All Nordic countries except Finland have temporarily paused vaccination with COVID-19 Vaccine AstraZeneca, pending the EMA investigation.
Events involving blood clots, some with unusual features such as low numbers of platelets, have occurred in a very small number of people who received the vaccine. EMA’s investigation has been continuing over the weekend, and analysis of all the data related to thromboembolic events will be carried out in the coming days, EMA states. EMA’s safety committee (PRAC) will further review the information and has called an extraordinary meeting on Thursday 18 March to conclude on the information gathered and any further actions that may need to be taken.
“EMA’s safety committee (PRAC) will further review the information and has called an extraordinary meeting on Thursday 18 March to conclude on the information gathered and any further actions that may need to be taken.”
Blood clots or brain haemorrhages
On March 11th Denmark was the first Nordic country to decide to pause the vaccination with AstraZeneca’s vaccine, as a precautionary measure over fears of blood clots in vaccinated people. The Danish medicines agency said it had seen “highly unusual” symptoms in a 60-year-old recipient of the AstraZeneca vaccine who later died. The same day, Iceland and Norway took the same decision, temporarily suspending use of all their supply of the vaccine citing similar concerns. Norwegian health officials have also reported blood clots or brain haemorrhages in younger people who received the vaccine, but said they cannot yet say they were vaccine-related. So far there are no evidence that the deaths are connected to the vaccine and the authorities in Norway are now investigating if there is.
A very rare but serious condition
Tuesday March 16th, Sweden also decided to pause its vaccination with the AstraZeneca vaccine. The Swedish Public Health Agency has suspended use of the AstraZeneca COVID-19 vaccine as a ‘precautionary measure’ it stated.
Anders Tegnell, State epidemiologist in Sweden, said during a Swedish press conference March 16th that the decision was mainly based on a new kind of suspected side effect that was discovered, causing some sort of disturbance in the coagulation system, the system that makes sure that we do not bleed to much or too little, explained Tegnell during the press conference. He also stated that it was this condition, not the earlier reports on blood clots, that made them take this decision.
So far 15 cases out of 17 million vaccinated have been affected by this condition in Europe so it is a very rare side effect but it is very serious condition, stated Tegnell at the press conference.
The Swedish halt will remain until Thursday when EMA will report its new evaluation.
Finland is not planning on suspending use of the vaccine
Finland is not planning on suspending use of vaccine by AstraZeneca reports the Finnish Medicines Agency (Fimea). Liisa Näveri, the director of pharmacovigilance at Fimea, said Fimea and the Finnish Institute for Health and Welfare (THL) are in agreement that there is presently no reason for either limiting or suspending the use of the vaccine.

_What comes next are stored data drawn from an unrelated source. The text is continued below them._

Source: an optimization exercise on an open RTL-to-GDS flow (aim: small area). Production flows keep margins and buffers that such runs may drop.
Where RTL was checked, it was by simulation tests only, not by an equivalence proof against the original.
Only the layout flow was run in run 3; the RTL was not checked for function there.
No driver is modelled on the clock port, so clocking that relies on it looks cheaper here than on a real chip.
Power and IR drop assume default switching activity.

<file path="flow/flow/run.sh">
#!/bin/bash
# The standard layout with four changes: after floorplanning,
# flow/downsize.tcl puts every logic cell at its smallest drive strength
# (the later repair steps size up where needed); the port buffers are buf_1
# cells; clock tree synthesis uses clkbuf_4 buffers without dummy loads; and
# after clock tree synthesis, flow/post_cts.tcl upsizes to clkbuf_8 each
# clock buffer whose flip-flops' clock slew is estimated over 100 ps.
# Each tool's output is in orfs/logs; the make output is in flow_make.log.
set -euo pipefail
here=$(cd "$(dirname "$0")" && pwd)
export BUFFER_PORTS_ARGS="-buffer_cell sky130_fd_sc_hd__buf_1"
export CTS_ARGS="-sink_clustering_enable -repair_clock_nets -dont_use_dummy_load -buf_list sky130_fd_sc_hd__clkbuf_4"
export POST_CTS_TCL="$here/post_cts.tcl"
export PRE_CTS_TCL="$here/pre_cts.tcl"
export POST_FLOORPLAN_TCL="$here/downsize.tcl"
bash standard.sh > flow_make.log 2>&1
</file>
<file path="flow/flow/downsize.tcl">
# Start placement from the smallest drive strength of every logic cell that
# synthesis sized up (not the flip-flops or clock buffers); the resizer's
# later repair steps size up again only where slew, load or timing needs it.
foreach inst [get_cells *] {
  set master [get_property [get_lib_cells -of_objects $inst] name]
  if {![regexp {^(sky130_fd_sc_hd__[a-z0-9]+)_([0-9]+)$} $master -> base drive]} { continue }
  if {$drive <= 1 || [string match *clk* $base] || [string match *df* $base]} { continue }
  foreach alt [list ${base}_1 ${base}_0] {
    if {[llength [get_lib_cells -quiet $alt]] > 0} {
      replace_cell $inst $alt
      break
    }
  }
}
</file>
<file path="flow/flow/post_cts.tcl">
estimate_parasitics -placement
set weak {}
foreach pin [all_registers -clock_pins -edge_triggered] {
  set worst 0
  foreach edge {rise fall} {
    foreach a {min max} {
      set s [get_property $pin slew_${a}_$edge]
      if {$s > $worst} { set worst $s }
    }
  }
  if {$worst > 0.100} {
    set net [get_nets -of_objects $pin]
    foreach drv [get_pins -of_objects $net -filter "direction==output"] {
      lappend weak [get_cells -of_objects $drv]
    }
  }
}
set done {}
foreach c $weak {
  set name [get_property $c full_name]
  if {[lsearch -exact $done $name] >= 0} { continue }
  lappend done $name
  if {[get_property [get_lib_cells -of_objects $c] name] eq "sky130_fd_sc_hd__clkbuf_4"} {
    puts "upsizing clock buffer $name"
    replace_cell $c sky130_fd_sc_hd__clkbuf_8
  }
}
if {[llength $done] > 0} {
  detailed_placement
  check_placement -verbose
  estimate_parasitics -placement
}
</file>
<file path="flow/flow/pre_cts.tcl">
# Remove the buffers that timing-driven global placement inserted; the
# repair steps after clock tree synthesis size gates up instead where
# timing needs it.
set placed {}
foreach inst [get_cells place*] { lappend placed [get_property $inst full_name] }
if {[llength $placed] > 0} { remove_buffers $placed }
</file>
<file path="flow/standard.sh">
#!/bin/bash
# synth_recipe.tcl (not shown) runs the flow's synth.tcl, then flattens the netlist and writes it again
# the make line also repeats each setting of config.mk as NAME=value (left out here)
make -C /OpenROAD-flow-scripts/flow DESIGN_CONFIG=/design/flow/config.mk WORK_HOME=/design/flow/orfs CLKGATE_MAP_FILE= SYNTH_SCRIPT=/design/flow/synth_recipe.tcl "${@:-finish}"
</file>
<file path="flow/config.mk">
export PLATFORM = sky130hd
export DESIGN_NAME = top
export DESIGN_NICKNAME = top
export VERILOG_FILES = /design/flow/design.v
export SDC_FILE = /design/flow/constraint.sdc
export NUM_CORES = 4
export LEC_CHECK = 0
export CAP_MARGIN = 20
export CORE_MARGIN = 2
export CORE_UTILIZATION = 40
export SLEW_MARGIN = 20
export SYNTH_HIERARCHICAL = 1
export SYNTH_MINIMUM_KEEP_SIZE = 0
</file>
<file path="flow/constraint.sdc">
create_clock -name core_clock -period 10.0 [get_ports {clk}]
set_input_delay 2.0000 -clock core_clock [delete_from_list [all_inputs] [get_ports {clk}]]
set_output_delay 2.0000 -clock core_clock [all_outputs]
set_load 0.01 [all_outputs]
</file>
<file path="flow/design.v">
module p_mul (
    input  logic [8:0] en,
    input  logic [7:0] pn,
    output logic [6:0] cmd
);
    wire e8 = ~en[8];
    wire pp1 = ~(en[0] | pn[0]);
    wire pp2 = ~(en[0] | pn[1]);
    wire pp3 = ~(en[0] | pn[2]);
    wire pp4 = ~(en[0] | pn[3]);
    wire pp5 = ~(en[0] | pn[4]);
    wire pp6 = ~(en[0] | pn[5]);
    wire pp7 = ~(en[0] | pn[6]);
    wire pp8 = ~(en[0] | pn[7]);
    wire pp9 = ~(en[1] | pn[0]);
    wire pp10 = ~(en[1] | pn[1]);
    wire pp11 = ~(en[1] | pn[2]);
    wire pp12 = ~(en[1] | pn[3]);
    wire pp13 = ~(en[1] | pn[4]);
    wire pp14 = ~(en[1] | pn[5]);
    wire pp15 = ~(en[1] | pn[6]);
    wire pp16 = ~(en[1] | pn[7]);
    wire pp17 = ~(en[2] | pn[0]);
    wire pp18 = ~(en[2] | pn[1]);
    wire pp19 = ~(en[2] | pn[2]);
    wire pp20 = ~(en[2] | pn[3]);
    wire pp21 = ~(en[2] | pn[4]);
    wire pp22 = ~(en[2] | pn[5]);
    wire pp23 = ~(en[2] | pn[6]);
    wire pp24 = ~(en[2] | pn[7]);
    wire pp25 = ~(en[3] | pn[0]);
    wire pp26 = ~(en[3] | pn[1]);
    wire pp27 = ~(en[3] | pn[2]);
    wire pp28 = ~(en[3] | pn[3]);
    wire pp29 = ~(en[3] | pn[4]);
    wire pp30 = ~(en[3] | pn[5]);
    wire pp31 = ~(en[3] | pn[6]);
    wire pp32 = ~(en[3] | pn[7]);
    wire pp33 = ~(en[4] | pn[0]);
    wire pp34 = ~(en[4] | pn[1]);
    wire pp35 = ~(en[4] | pn[2]);
    wire pp36 = ~(en[4] | pn[3]);
    wire pp37 = ~(en[4] | pn[4]);
    wire pp38 = ~(en[4] | pn[5]);
    wire pp39 = ~(en[4] | pn[6]);
    wire pp40 = ~(en[4] | pn[7]);
    wire pp41 = ~(en[5] | pn[0]);
    wire pp42 = ~(en[5] | pn[1]);
    wire pp43 = ~(en[5] | pn[2]);
    wire pp44 = ~(en[5] | pn[3]);
    wire pp45 = ~(en[5] | pn[4]);
    wire pp46 = ~(en[5] | pn[5]);
    wire pp47 = ~(en[5] | pn[6]);
    wire pp48 = ~(en[5] | pn[7]);
    wire pp49 = ~(en[6] | pn[0]);
    wire pp50 = ~(en[6] | pn[1]);
    wire pp51 = ~(en[6] | pn[2]);
    wire pp52 = ~(en[6] | pn[3]);
    wire pp53 = ~(en[6] | pn[4]);
    wire pp54 = ~(en[6] | pn[5]);
    wire pp55 = ~(en[6] | pn[6]);
    wire pp56 = ~(en[6] | pn[7]);
    wire pp57 = ~(en[7] | pn[0]);
    wire pp58 = ~(en[7] | pn[1]);
    wire pp59 = ~(en[7] | pn[2]);
    wire pp60 = ~(en[7] | pn[3]);
    wire pp61 = ~(en[7] | pn[4]);
    wire pp62 = ~(en[7] | pn[5]);
    wire pp63 = ~(en[7] | pn[6]);
    wire pp64 = ~(en[7] | pn[7]);
    wire pp65 = e8 & pn[0];
    wire pp66 = e8 & pn[1];
    wire pp67 = e8 & pn[2];
    wire pp68 = e8 & pn[3];
    wire pp69 = e8 & pn[4];
    wire pp70 = e8 & pn[5];
    wire pp71 = e8 & pn[6];
    wire pp72 = e8 & pn[7];
    wire s73, c74;
    p_ha us73 (.a(pp7), .b(pp14), .s(s73), .co(c74));
    wire s75, c76;
    p_fa us75 (.a(pp8), .b(pp15), .c(pp22), .s(s75), .co(c76));
    wire s77, c78;
    p_ha us77 (.a(pp29), .b(pp36), .s(s77), .co(c78));
    wire s79, c80;
    p_fa us79 (.a(pp16), .b(pp23), .c(pp30), .s(s79), .co(c80));
    wire s81, c82;
    p_fa us81 (.a(pp37), .b(pp44), .c(pp51), .s(s81), .co(c82));
    wire s83, c84;
    p_ha us83 (.a(pp58), .b(pp65), .s(s83), .co(c84));
    wire s85, c86;
    p_fa us85 (.a(pp24), .b(pp31), .c(pp38), .s(s85), .co(c86));
    wire s87, c88;
    p_fa us87 (.a(pp45), .b(pp52), .c(pp59), .s(s87), .co(c88));
    wire s89, c90;
    p_fa us89 (.a(pp32), .b(pp39), .c(pp46), .s(s89), .co(c90));
    wire s91, c92;
    p_ha us91 (.a(pp5), .b(pp12), .s(s91), .co(c92));
    wire s93, c94;
    p_fa us93 (.a(pp6), .b(pp13), .c(pp20), .s(s93), .co(c94));
    wire s95, c96;
    p_ha us95 (.a(pp27), .b(pp34), .s(s95), .co(c96));
    wire s97, c98;
    p_fa us97 (.a(s73), .b(pp21), .c(pp28), .s(s97), .co(c98));
    wire s99, c100;
    p_fa us99 (.a(pp35), .b(pp42), .c(pp49), .s(s99), .co(c100));
    wire s101, c102;
    p_fa us101 (.a(s75), .b(s77), .c(pp43), .s(s101), .co(c102));
    wire s103, c104;
    p_fa us103 (.a(pp50), .b(pp57), .c(c74), .s(s103), .co(c104));
    wire s105, c106;
    p_fa us105 (.a(s79), .b(s81), .c(s83), .s(s105), .co(c106));
    wire s107, c108;
    p_fa us107 (.a(e8), .b(c76), .c(c78), .s(s107), .co(c108));
    wire s109, c110;
    p_fa us109 (.a(s85), .b(s87), .c(pp66), .s(s109), .co(c110));
    wire s111, c112;
    p_fa us111 (.a(c80), .b(c82), .c(c84), .s(s111), .co(c112));
    wire s113, c114;
    p_fa us113 (.a(s89), .b(pp53), .c(pp60), .s(s113), .co(c114));
    wire s115, c116;
    p_fa us115 (.a(pp67), .b(c86), .c(c88), .s(s115), .co(c116));
    wire s117, c118;
    p_fa us117 (.a(pp40), .b(pp47), .c(pp54), .s(s117), .co(c118));
    wire s119, c120;
    p_fa us119 (.a(pp61), .b(pp68), .c(c90), .s(s119), .co(c120));
    wire s121, c122;
    p_fa us121 (.a(pp48), .b(pp55), .c(pp62), .s(s121), .co(c122));
    wire s123, c124;
    p_ha us123 (.a(pp4), .b(pp11), .s(s123), .co(c124));
    wire s125, c126;
    p_fa us125 (.a(s91), .b(pp19), .c(pp26), .s(s125), .co(c126));
    wire s127, c128;
    p_fa us127 (.a(s93), .b(s95), .c(pp41), .s(s127), .co(c128));
    wire s129, c130;
    p_fa us129 (.a(s97), .b(s99), .c(c94), .s(s129), .co(c130));
    wire s131, c132;
    p_fa us131 (.a(s101), .b(s103), .c(c98), .s(s131), .co(c132));
    wire s133, c134;
    p_fa us133 (.a(s105), .b(s107), .c(c102), .s(s133), .co(c134));
    wire s135, c136;
    p_fa us135 (.a(s109), .b(s111), .c(c106), .s(s135), .co(c136));
    wire s137, c138;
    p_fa us137 (.a(s113), .b(s115), .c(c110), .s(s137), .co(c138));
    wire s139, c140;
    p_fa us139 (.a(s117), .b(s119), .c(c114), .s(s139), .co(c140));
    wire s141, c142;
    p_fa us141 (.a(s121), .b(pp69), .c(c118), .s(s141), .co(c142));
    wire s143, c144;
    p_fa us143 (.a(pp56), .b(pp63), .c(pp70), .s(s143), .co(c144));
    wire s145, c146;
    p_ha us145 (.a(pp3), .b(pp10), .s(s145), .co(c146));
    wire s147, c148;
    p_fa us147 (.a(s123), .b(pp18), .c(pp25), .s(s147), .co(c148));
    wire s149, c150;
    p_fa us149 (.a(s125), .b(pp33), .c(c124), .s(s149), .co(c150));
    wire s151, c152;
    p_fa us151 (.a(s127), .b(c92), .c(c126), .s(s151), .co(c152));
    wire s153, c154;
    p_fa us153 (.a(s129), .b(c96), .c(c128), .s(s153), .co(c154));
    wire s155, c156;
    p_fa us155 (.a(s131), .b(c100), .c(c130), .s(s155), .co(c156));
    wire s157, c158;
    p_fa us157 (.a(s133), .b(c104), .c(c132), .s(s157), .co(c158));
    wire s159, c160;
    p_fa us159 (.a(s135), .b(c108), .c(c134), .s(s159), .co(c160));
    wire s161, c162;
    p_fa us161 (.a(s137), .b(c112), .c(c136), .s(s161), .co(c162));
    wire s163, c164;
    p_fa us163 (.a(s139), .b(c116), .c(c138), .s(s163), .co(c164));
    wire s165, c166;
    p_fa us165 (.a(s141), .b(c120), .c(c140), .s(s165), .co(c166));
    wire s167, c168;
    p_fa us167 (.a(s143), .b(c122), .c(c142), .s(s167), .co(c168));
    wire s169, c170;
    p_fa us169 (.a(pp64), .b(pp71), .c(c144), .s(s169), .co(c170));
    wire c171 = pp2 & pp9;
    wire c172 = (s145 & pp17) | (s145 & c171) | (pp17 & c171);
    wire c173 = (s147 & c146) | (s147 & c172) | (c146 & c172);
    wire c174 = (s149 & c148) | (s149 & c173) | (c148 & c173);
    wire c175 = (s151 & c150) | (s151 & c174) | (c150 & c174);
    wire c176 = (s153 & c152) | (s153 & c175) | (c152 & c175);
    wire c177 = (s155 & c154) | (s155 & c176) | (c154 & c176);
    wire c178 = (s157 & c156) | (s157 & c177) | (c156 & c177);
    wire c179 = (s159 & c158) | (s159 & c178) | (c158 & c178);
    wire s180, c181;
    p_fa us180 (.a(s161), .b(c160), .c(c179), .s(s180), .co(c181));
    assign cmd[0] = s180;
    wire s182, c183;
    p_fa us182 (.a(s163), .b(c162), .c(c181), .s(s182), .co(c183));
    assign cmd[1] = s182;
    wire s184, c185;
    p_fa us184 (.a(s165), .b(c164), .c(c183), .s(s184), .co(c185));
    assign cmd[2] = s184;
    wire s186, c187;
    p_fa us186 (.a(s167), .b(c166), .c(c185), .s(s186), .co(c187));
    assign cmd[3] = s186;
    wire s188, c189;
    p_fa us188 (.a(s169), .b(c168), .c(c187), .s(s188), .co(c189));
    assign cmd[4] = s188;
    wire s190, c191;
    p_fa us190 (.a(pp72), .b(c170), .c(c189), .s(s190), .co(c191));
    assign cmd[5] = s190;
    wire s192, c193;
    p_ha us192 (.a(e8), .b(c191), .s(s192), .co(c193));
    assign cmd[6] = s192;
endmodule
module p_fa (input logic a, input logic b, input logic c, output logic s, output logic co);
    assign s  = a ^ b ^ c;
    assign co = (a & b) | (a & c) | (b & c);
endmodule
module p_ha (input logic a, input logic b, output logic s, output logic co);
    assign s  = a ^ b;
    assign co = a & b;
endmodule
`default_nettype none
module top (
    input   logic       clk,
    input   logic       reset_n,
    input   logic       input_spi_clk,
    input   logic       input_spi_mosi,
    input   logic       input_spi_cs_n,
    output  logic       adc_spi_clk,
    input   logic       adc_spi_miso,
    output  logic       adc_spi_mosi,
    output  logic       adc_spi_cs_n,
    output  logic       pwm_a,
    output  logic       pwm_b
);
    logic [9:0]  m;
    logic [5:0]  s;
    logic [9:0]  m_inc;      
    logic [10:0] t;          
    assign t[0] = 1'b1;
    genvar gi;
    generate for (gi = 0; gi < 10; gi = gi + 1) begin : g_m
        assign m_inc[gi] = m[gi] ^ t[gi];
        assign t[gi+1]   = m[gi] & t[gi];
    end endgenerate
    wire [6:0] s_inc = {1'b0, s} + {6'd0, m[4:0] == 5'd2};
    always_ff @(posedge clk) begin
        if (~reset_n) begin
            m <= 10'd2;
            s <= 6'd63;
        end else begin
            m <= m_inc;
            s <= s_inc[5:0] | {1'b0, {3{s_inc[6]}}, 2'b00};
        end
    end
    assign adc_spi_cs_n = (s >= 6'd47);
    assign adc_spi_clk  = ~adc_spi_cs_n & ((m[4:0] >= 5'd19) | (m[4:0] <= 5'd2));
    assign adc_spi_mosi = (s == 6'd28) | (s == 6'd29) | (s == 6'd31);
    logic [8:0] sr;
    always_ff @(posedge clk) begin
        if (m[4:0] == 5'd18 && s >= 6'd33 && s <= 6'd41)
            sr <= {sr[7:0], adc_spi_miso};
    end
    logic [7:0] r8;
    logic       rf;
    always_ff @(posedge clk) begin
        if (s == 6'd45 && m[4:0] == 5'd24) begin
            r8 <= sr[8:1];
            rf <= sr[0] & ~(&sr[8:1]);
        end
    end
    wire rx = r8[7] | (rf & (&r8[6:0]));
    logic       clk_q;
    logic [3:0] since;       
    logic [4:0] bitcnt;
    logic [8:0] bufn;        
    logic [7:0] pn, spn;     
    wire shift = (since == 4'd1) & clk_q;
    wire valid = (bitcnt == 5'd16);
    always_ff @(posedge clk) begin
        clk_q <= input_spi_clk;
        if (input_spi_clk & ~clk_q)
            since <= 4'd0;
        else if (~since[3])
            since <= since + 1'b1;
        if (shift)
            bufn <= {bufn[7:0], ~input_spi_mosi};
    end
    always_ff @(posedge clk) begin
        if (~reset_n || input_spi_cs_n)
            bitcnt <= '0;
        else if (shift)
            bitcnt <= bitcnt + 1'b1;
    end
    always_ff @(posedge clk) begin
        if (~reset_n) begin
            pn  <= ~8'd16;
            spn <= ~8'd127;
        end else if (valid) begin
            if (bufn[8] && since == 4'd7)
                pn <= bufn[7:0];
            if (~bufn[8] && since[3])
                spn <= bufn[7:0];
        end
    end
    logic [8:0] en;
    logic [8:0] ec;
    assign ec[0] = rf;
    generate for (gi = 0; gi < 8; gi = gi + 1) begin : g_en
        p_fa fa_en (.a(r8[gi]), .b(spn[gi]), .c(ec[gi]), .s(en[gi]), .co(ec[gi+1]));
    end endgenerate
    assign en[8] = rx ^ spn[7] ^ ec[8];
    logic [6:0] cmd;
    p_mul mul (.en(en), .pn(pn), .cmd(cmd));
    logic [7:0] ya, yb;
    assign ya = {~cmd[6], cmd[6], cmd[5:0]};
    assign yb = ~ya;
    wire ok = (|m_inc[9:2]) | (m_inc[1] & m_inc[0]);
    logic [8:0] lta, ltb;
    assign lta[0] = 1'b0;
    assign ltb[0] = 1'b1;
    generate for (gi = 0; gi < 8; gi = gi + 1) begin : g_cmp
        assign lta[gi+1] = (~m_inc[gi+2] & ya[gi]) | (~m_inc[gi+2] & lta[gi]) | (ya[gi] & lta[gi]);
        assign ltb[gi+1] = (~m_inc[gi+2] & yb[gi]) | (~m_inc[gi+2] & ltb[gi]) | (yb[gi] & ltb[gi]);
    end endgenerate
    always_ff @(posedge clk) begin
        pwm_a <= ok & lta[8];
        pwm_b <= ok & ltb[8];
    end
endmodule
</file>
==> impl_results.md, run 1 <==
- Crit path time final: 9520 ps
- Most used cell, CP: fa_1
- Ant. Diodes: 0
- Rel. slew slack: 55.1%
- Worst R2R Path Depth: 30
- Psw: 0.159 mW
- Post-Syn Instances: 441
- Syn Area/Cell: 10.7 sq um
- TritonCTS clock tree: yes
- Initial antenna violation count: 0
- Logic pwr share: 13.5%
- Worst reg2reg path startpoint: r8[0]$_DFFE_PP_
- Worst-margin pin slew: 671 ps
- Layout overhead on the synthesized area: 2.83%
- Max Used Layer: met4
- VDD IR max: 0.0855 mV
- Final count of negative-setup-slack endpoints: 0
- Synth Flop Type: dfxtp_1
- Share of layout cells above drive strength 1: 4.24%
- Clock Power Share: 25.1%
- All-Layer GR Usage: 14.5%
- Final Cell Area: 0.00487 sq mm
- Post-Route Setup TNS: 0 ps
- CP endpoint: pwm_b$_DFF_P_
- Hold crit path type: flop to flop
- RR Endpoint: pwm_b$_DFF_P_
- Dpl ws: 422 ps
- Max incr delay on CP: 530 ps
- Worst-path fanout max: 4
- Mux cell area share after synthesis: 3.59%
- Footprint of the multi-input gates: 0.00283 sq mm
- Clk latency of the worst-skew pair: 410 ps
- Synth Area in Adders: 30.7%
- Sequential area share after synthesis: 35.7%
- Hold Violations, Final: 0
- Max Cap Viol: 0
- Post-DP Area: 0.00479 sq mm
- Slowest cell on the critical path: fa_1
- Initial cell density of the core: 41.3%
- Synth area leaders: fa_1 24%, dfxtp_1 19%, edfxtp_1 17%, ha_1 6.6%, nor2_1 6.4%
- XOR/XNOR Fraction of Synth Area: 1.85%
- Die Height: 113 um
- CTS Sinks: 71
- Gr ovfl total: 0
- Fin crit share: 95.2%
- Seq. cell area: 0.00169 sq mm
- Die X: 113 um
- Pwr/cell area: 119 mW/mm^2
- Leak Pwr: 2.03 nW
- Commonest cells post-synth: 81 x nor2_1, 56 x fa_1, 44 x dfxtp_1, 27 x edfxtp_1, 25 x ha_1
- Sw frac: 27.6%
- Metal2 WL: 3.95 mm
- Full die area: 0.0127 sq mm
- Sequential Power Share: 61.4%
- Via/cell ratio: 5.30
- Vias in the first global route: 3127
- Met3 routed WL: 275 um
- RSZ-0062 raised after global routing: no
- Most frequent cell after synthesis: nor2_1
- GPL Wtd Cong: 0.781
- Synthesis warning total: 7
- Post-route ant nets: 0
- Reg clk slew, reported paths: 90 ps
- Worst EP required: 10340 ps
- Critical Path End Type: flop
- R2R Setup Slk: 480 ps
- Slew Viols, Final: 0
- Via count: 3008
- Worst setup path category: flop to flop
- Detailed Place HPWL: 6.42 mm
- Largest family of logic cells by synthesized area: adder cells
- Metal-1 WL: 4.01 mm
- Synth area leader: fa_1
- Total nets after synthesis: 528
- Final setup margin: 484 ps
- Simple-gate portion of the synthesized area: 18.3%
- CP startpoint: r8[0]$_DFFE_PP_
- Synth Area in Compound Gates: 5.55%
- Achievable frequency: 105 MHz
- Core ar.: 0.0115 sq mm
- Async set or reset register ratio after synthesis: 0%
- Status: finished clean
- Startpoint types: flop
- Register bit total from synthesis: 71
- First-pass DRT Iterations: 4
- Fill cell count: 1083
- Drt total wl: 8.42 mm
- EDFF count, synth: 27
- PortBufs: 10
- Initial DRC count: 85
- Largest net degree at the start of global routing: 34
- Top-area cell type share of the netlist area: 23.7%
- P_int: 0.418 mW
- IO Pins: 11
- Unique cell type count in the Yosys netlist: 48
- DR WL/cell: 14.8 um
- First-pass GRT wire length: 14.9 mm
- Clk_skew: 34.2 ps
- Critical path arrival: 9850 ps
- NumNets Final: 514
- Netlist Area Pre-Place: 0.00474 sq mm
- Drt drc: 0
- Row count: 39
-- state kept, by name (all words and copies together) (netlist names) --
register	count
spn	8
m	10
pwm_b	1
bitcnt	5
pwm_a	1
sr	9
r8	8
rf	1
clk_q	1
since	4
s	6
bufn	9
pn	8
-- Yosys stat by module, one instance, submodules excluded --
module,cells inside,flip-flops and latches
p_mul,111,0
p_fa,1,0
top,266,71
p_ha,1,0
-- kinds of logic after synthesis --
family / count (synthesis)
and+or+nand+nor: 177
adders and majority gates: 83
DFF: 71
buffers and inverters: 43
AOI/OAI and AO/OA: 40
muxes: 17
xor gates and xnor gates: 10
-- how the worst min path moves through the flow --
stage | start | to | slack [ps] | cells past startpoint
2_1_floorplan | sr[8]$_DFFE_PP_ | r8[7]$_DFFE_PP_ | 430 | 0
3_3_place_gp | sr[0]$_DFFE_PP_ | sr[1]$_DFFE_PP_ | 440 | 0
3_5_place_dp | sr[0]$_DFFE_PP_ | sr[1]$_DFFE_PP_ | 440 | 0
5_1_grt | sr[0]$_DFFE_PP_ | sr[1]$_DFFE_PP_ | 470 | 0
6_report | sr[8]$_DFFE_PP_ | r8[7]$_DFFE_PP_ | 460 | 0
-- through the flow --
| step | std cells | hold WS [ps] | util (%) | power [mW] |
|---|---|---|---|---|
| 5_1_grt | 568 | 471 | 42.5 | 0.611 |
| 6_report | 568 | 458 | 42.5 | 0.578 |
| 3_5_place_dp | 569 | 438 | 41.8 | 0.442 |
| 2_1_floorplan | 441 | 427 | - | 0.422 |
| 3_3_place_gp | 569 | 444 | 41.8 | 0.437 |
-- layout by cell type (no fill, tap or decap), types with 5 or more instances in the layout --
master     n
a21oi_1   12
and2_1     8
clkbuf_4   5
dfxtp_1   44
edfxtp_1  27
fa_1      55
ha_1      25
inv_1     14
mux2i_1   17
nand2_1   23
nand2b_1   6
nand3_1    8
nand4_1    6
nor2_1    81
nor2b_1   25
nor3_1     8
o21ai_0    5
o22ai_1    6
xor2_1     7
-- cell type report --
type	count	share of cell area, %
well taps	143	3.67
repair buffers	4	0.514
clock buffers	9	1.90
flip-flops and latches	71	34.7
multi-input cells	327	58.1
inverters	14	1.08
-- critical path: cells and delay by family (launching register included) --
kind            cells  cell delay, ps
fa+ha+maj          19            7620
buf+inv             1              80
simple gates        3             310
compound gates      5             630
xor+xnor            2             410
flops               1             420
-- power groups by stage --
stage	clock [mW]	combinational [mW]	sequential, mW
floorplan	0	0.0742	0.348
global placement	0	0.0798	0.358
detailed placement	0	0.0828	0.359
global route	0.161	0.0903	0.360
finish	0.145	0.0777	0.355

“The vaccine has been used the most in the UK. They have experience of safety monitoring over 10 million vaccinated people. British authorities have communicated that they haven’t detected any signs connected to blood clots,” said Maija Kaukonen, a chief physician at Fimea to Helsinki Times.
AstraZeneca announces update on the safety of its vaccine
A review of all available safety data of more than 17 million people vaccinated in the European Union (EU) and UK with COVID-19 Vaccine AstraZeneca has shown no evidence of an increased risk of pulmonary embolism, deep vein thrombosis (DVT) or thrombocytopenia, in any defined age group, gender, batch or in any particular country, states the company in its press release.
“Around 17 million people in the EU and UK have now received our vaccine, and the number of cases of blood clots reported in this group is lower than the hundreds of cases that would be expected among the general population. The nature of the pandemic has led to increased attention in individual cases and we are going beyond the standard practices for safety monitoring of licensed medicines in reporting vaccine events, to ensure public safety,” says Ann Taylor, Chief Medical Officer, AstraZeneca.
So far across the EU and UK, there have been 15 events of DVT and 22 events of pulmonary embolism reported among those given the vaccine, based on the number of cases the company has received as of 8 March. This is much lower than would be expected to occur naturally in a general population of this size and is similar across other licensed COVID-19 vaccines, according to the company. Furthermore, in clinical trials, even though the number of thrombotic events was small, these were lower in the vaccinated group, continues the company. There has also been no evidence of increased bleeding in over 60,000 participants enrolled.
The benefits outweigh the risk of side effects, stated EMA
While its investigation is ongoing, EMA currently remains of the view that the benefits of the AstraZeneca vaccine in preventing COVID-19, with its associated risk of hospitalization and death, outweigh the risks of side effects. Both EMA and the World Health Organisation (WHO) have recommended countries to continue using the vaccine while the investigation is still ongoing.
EMA also states that anyone who has received the vaccine and has any concerns should contact an appropriate healthcare professional. It is important that people who suspect they may have a side effect after vaccination report this to the national medicines regulator, or to a healthcare professional who can help them do so.